Why is this surprising? The history of medicine includes many advances made at the expense of uninformed or unwilling 'patients'. They were not necessarily limited to racial considerations and certainly not limited to the United States or the South. The indigent, the mentally ill, orphans regardless of race were the subject of many such experiments.

Its not surprising if one views the context of the times......At the time many would have viewed it little different or anymore unacceptable then a parent giving consent for a child's treatment today.
 
The Europeans Doctors did as our doctors did and did medical experiments on their Caribbean slaves.

Link: https://theconversation.com/the-hid...entation-on-caribbean-slave-plantations-81600

Here: doctor found a cure by the master no...

A British physician in Jamaica reported he had developed a “perfect cure” for yaws, a horrid tropical infection of the skin, bones and joints bred of poverty and poor sanitation. The experimental treatment was slated to take three or four months.

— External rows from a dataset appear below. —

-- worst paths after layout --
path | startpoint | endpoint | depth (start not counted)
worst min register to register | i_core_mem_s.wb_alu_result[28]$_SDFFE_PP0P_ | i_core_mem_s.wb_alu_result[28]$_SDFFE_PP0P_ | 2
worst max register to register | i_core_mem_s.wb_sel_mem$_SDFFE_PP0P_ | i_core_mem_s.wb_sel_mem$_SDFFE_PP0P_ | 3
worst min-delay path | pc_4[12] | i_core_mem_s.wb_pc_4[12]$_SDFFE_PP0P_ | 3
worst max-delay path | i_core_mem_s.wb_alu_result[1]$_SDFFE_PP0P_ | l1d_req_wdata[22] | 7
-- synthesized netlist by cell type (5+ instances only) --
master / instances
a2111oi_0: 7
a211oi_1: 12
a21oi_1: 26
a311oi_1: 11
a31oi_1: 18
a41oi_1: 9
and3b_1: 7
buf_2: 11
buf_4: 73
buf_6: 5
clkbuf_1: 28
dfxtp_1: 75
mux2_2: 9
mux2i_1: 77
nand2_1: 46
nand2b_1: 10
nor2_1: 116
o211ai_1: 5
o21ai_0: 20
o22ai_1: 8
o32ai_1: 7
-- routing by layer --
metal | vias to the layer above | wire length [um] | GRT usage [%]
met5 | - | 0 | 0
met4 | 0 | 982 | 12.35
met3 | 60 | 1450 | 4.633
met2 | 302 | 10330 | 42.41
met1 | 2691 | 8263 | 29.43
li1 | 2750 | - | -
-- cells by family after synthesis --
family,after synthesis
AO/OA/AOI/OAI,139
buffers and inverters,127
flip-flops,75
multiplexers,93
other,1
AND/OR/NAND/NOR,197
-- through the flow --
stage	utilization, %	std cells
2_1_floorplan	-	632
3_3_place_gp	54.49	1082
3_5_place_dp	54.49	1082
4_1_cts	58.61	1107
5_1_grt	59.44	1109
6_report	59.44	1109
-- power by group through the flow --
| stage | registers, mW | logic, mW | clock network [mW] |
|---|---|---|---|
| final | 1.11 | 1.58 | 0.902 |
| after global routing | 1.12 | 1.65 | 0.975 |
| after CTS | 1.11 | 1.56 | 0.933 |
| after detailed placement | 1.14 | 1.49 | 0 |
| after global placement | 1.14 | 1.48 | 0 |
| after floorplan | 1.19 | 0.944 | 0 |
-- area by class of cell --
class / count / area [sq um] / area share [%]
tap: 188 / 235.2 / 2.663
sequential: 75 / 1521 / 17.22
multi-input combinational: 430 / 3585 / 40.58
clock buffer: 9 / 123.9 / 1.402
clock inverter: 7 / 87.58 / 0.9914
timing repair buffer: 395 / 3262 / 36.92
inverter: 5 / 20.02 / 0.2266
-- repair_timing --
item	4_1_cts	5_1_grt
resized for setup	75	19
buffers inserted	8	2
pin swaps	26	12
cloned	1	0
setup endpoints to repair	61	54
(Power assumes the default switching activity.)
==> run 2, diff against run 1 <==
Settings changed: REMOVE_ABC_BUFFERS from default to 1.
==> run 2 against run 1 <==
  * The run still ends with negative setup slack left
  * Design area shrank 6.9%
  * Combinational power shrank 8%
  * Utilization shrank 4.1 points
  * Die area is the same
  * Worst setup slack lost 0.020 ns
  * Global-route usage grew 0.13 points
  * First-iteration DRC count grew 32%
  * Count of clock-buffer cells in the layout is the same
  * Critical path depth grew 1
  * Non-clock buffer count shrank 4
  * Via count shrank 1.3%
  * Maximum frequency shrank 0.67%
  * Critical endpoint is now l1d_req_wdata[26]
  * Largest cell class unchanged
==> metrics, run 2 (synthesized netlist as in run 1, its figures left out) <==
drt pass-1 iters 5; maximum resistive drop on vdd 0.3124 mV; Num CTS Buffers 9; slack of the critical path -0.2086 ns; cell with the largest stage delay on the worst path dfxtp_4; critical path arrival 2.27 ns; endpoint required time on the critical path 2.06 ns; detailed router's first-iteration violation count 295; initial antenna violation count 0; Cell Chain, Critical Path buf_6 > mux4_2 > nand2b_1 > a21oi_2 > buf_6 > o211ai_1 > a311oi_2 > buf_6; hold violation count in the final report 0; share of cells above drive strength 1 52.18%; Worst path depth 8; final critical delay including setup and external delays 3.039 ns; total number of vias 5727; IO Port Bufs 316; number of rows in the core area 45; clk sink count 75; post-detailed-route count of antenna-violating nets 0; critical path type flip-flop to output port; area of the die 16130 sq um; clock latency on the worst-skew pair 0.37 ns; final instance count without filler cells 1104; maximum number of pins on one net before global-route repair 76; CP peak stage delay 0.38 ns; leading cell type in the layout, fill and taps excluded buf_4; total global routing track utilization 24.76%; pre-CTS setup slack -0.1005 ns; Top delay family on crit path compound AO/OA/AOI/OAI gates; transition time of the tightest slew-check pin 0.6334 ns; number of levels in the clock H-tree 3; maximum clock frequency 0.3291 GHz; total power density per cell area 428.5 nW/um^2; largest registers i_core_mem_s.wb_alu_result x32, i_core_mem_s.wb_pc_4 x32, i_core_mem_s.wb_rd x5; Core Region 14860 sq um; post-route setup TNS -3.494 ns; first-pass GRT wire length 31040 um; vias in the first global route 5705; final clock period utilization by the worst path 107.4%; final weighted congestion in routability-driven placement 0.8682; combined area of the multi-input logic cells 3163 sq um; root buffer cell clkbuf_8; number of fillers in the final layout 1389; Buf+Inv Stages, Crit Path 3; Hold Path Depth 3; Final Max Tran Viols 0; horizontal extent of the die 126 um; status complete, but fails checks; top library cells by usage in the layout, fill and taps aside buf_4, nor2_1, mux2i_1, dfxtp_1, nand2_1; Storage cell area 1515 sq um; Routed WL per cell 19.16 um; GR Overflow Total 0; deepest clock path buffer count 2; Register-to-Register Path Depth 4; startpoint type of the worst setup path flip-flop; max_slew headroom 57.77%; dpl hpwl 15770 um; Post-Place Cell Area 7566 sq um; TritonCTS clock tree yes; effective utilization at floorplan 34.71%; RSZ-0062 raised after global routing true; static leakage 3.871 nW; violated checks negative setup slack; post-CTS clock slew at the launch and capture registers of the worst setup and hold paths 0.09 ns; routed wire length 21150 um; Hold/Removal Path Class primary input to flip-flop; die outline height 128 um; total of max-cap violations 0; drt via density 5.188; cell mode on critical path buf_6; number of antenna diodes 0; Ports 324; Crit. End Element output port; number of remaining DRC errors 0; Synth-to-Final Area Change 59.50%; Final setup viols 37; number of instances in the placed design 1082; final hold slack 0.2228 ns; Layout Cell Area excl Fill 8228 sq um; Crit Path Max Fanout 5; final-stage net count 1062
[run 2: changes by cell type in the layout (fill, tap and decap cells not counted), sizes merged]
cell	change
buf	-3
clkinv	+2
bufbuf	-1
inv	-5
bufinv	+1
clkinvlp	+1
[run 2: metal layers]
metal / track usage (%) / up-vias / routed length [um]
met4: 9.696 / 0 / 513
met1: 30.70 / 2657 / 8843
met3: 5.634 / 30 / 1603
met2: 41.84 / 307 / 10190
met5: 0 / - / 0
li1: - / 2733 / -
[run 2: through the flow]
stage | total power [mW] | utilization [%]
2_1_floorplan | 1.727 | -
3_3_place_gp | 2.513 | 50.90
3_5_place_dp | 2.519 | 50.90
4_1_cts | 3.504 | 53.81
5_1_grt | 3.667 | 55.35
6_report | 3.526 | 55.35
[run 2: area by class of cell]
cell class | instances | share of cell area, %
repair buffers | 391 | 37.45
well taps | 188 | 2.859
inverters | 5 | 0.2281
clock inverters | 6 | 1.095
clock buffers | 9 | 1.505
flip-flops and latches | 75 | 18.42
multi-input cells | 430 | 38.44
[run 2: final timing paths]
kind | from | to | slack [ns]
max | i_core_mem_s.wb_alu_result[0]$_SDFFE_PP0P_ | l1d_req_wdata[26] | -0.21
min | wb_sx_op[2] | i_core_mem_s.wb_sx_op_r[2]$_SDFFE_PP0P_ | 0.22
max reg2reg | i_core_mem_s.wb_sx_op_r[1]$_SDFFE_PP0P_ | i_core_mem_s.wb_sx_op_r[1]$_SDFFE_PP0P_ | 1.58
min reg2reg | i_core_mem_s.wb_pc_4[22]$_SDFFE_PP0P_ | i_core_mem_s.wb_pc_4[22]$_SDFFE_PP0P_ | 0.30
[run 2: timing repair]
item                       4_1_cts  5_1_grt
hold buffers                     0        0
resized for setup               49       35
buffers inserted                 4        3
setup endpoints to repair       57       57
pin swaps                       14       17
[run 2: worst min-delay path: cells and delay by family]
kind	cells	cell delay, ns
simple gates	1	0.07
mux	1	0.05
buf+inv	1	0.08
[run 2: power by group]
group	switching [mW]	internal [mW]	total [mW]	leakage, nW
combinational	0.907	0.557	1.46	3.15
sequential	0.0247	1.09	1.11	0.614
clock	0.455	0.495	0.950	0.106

The masters, not caring to “lose their Slaves’ labor” for so long, denied the doctor’s request.

Here: Here a racist thought...

Women also featured in Quier’s experiments, raising explosive questions about differences among women, many of which were about race.
For example, his London colleagues wondered whether his smallpox experiments done on “Negro women” were valid for English women. “Some gentlemen” in London were concerned that experiments done on slave women were not valid for “women of fashion, and of delicate constitutions.” Treatments appropriate for enslaved women, they warned, might well destroy ladies of “delicate habits, …educated in European luxury.”


Here:

However, numerous slaves were exploited in medical experiments at this time. John Quier, a British doctor working in rural Jamaica, freely experimented with smallpox inoculation in a population of 850 slaves during the 1768 epidemic. Inoculation, a precursor to vaccine, involved inducing a light case of the disease in a healthy person in hopes of immunizing that person for life.
Quier was employed by slave owners and would have inoculated plantation slaves for smallpox, with or without his scientific experiments. In all instances, masters had the final word. There was no issue of slave consent, or, for that matter, often physician consent.
But Quier did not simply inoculate to prevent disease. We see from his reports that he used slaves to explore questions that doctors in Europe dared not. He wanted to know, for example, whether one could safely inoculate menstruating or pregnant women. He also wanted to know if it was safe to inoculate newborn infants or a person already suffering from dropsy, yaws or fever and the


Slavery corrupts all our human values...
 
Why is this surprising?
It's NOT, given those times. But it does SHOCK human consciences with a drop of morals at any time or place - no matter what race, sex, religion and ethnic or national origin.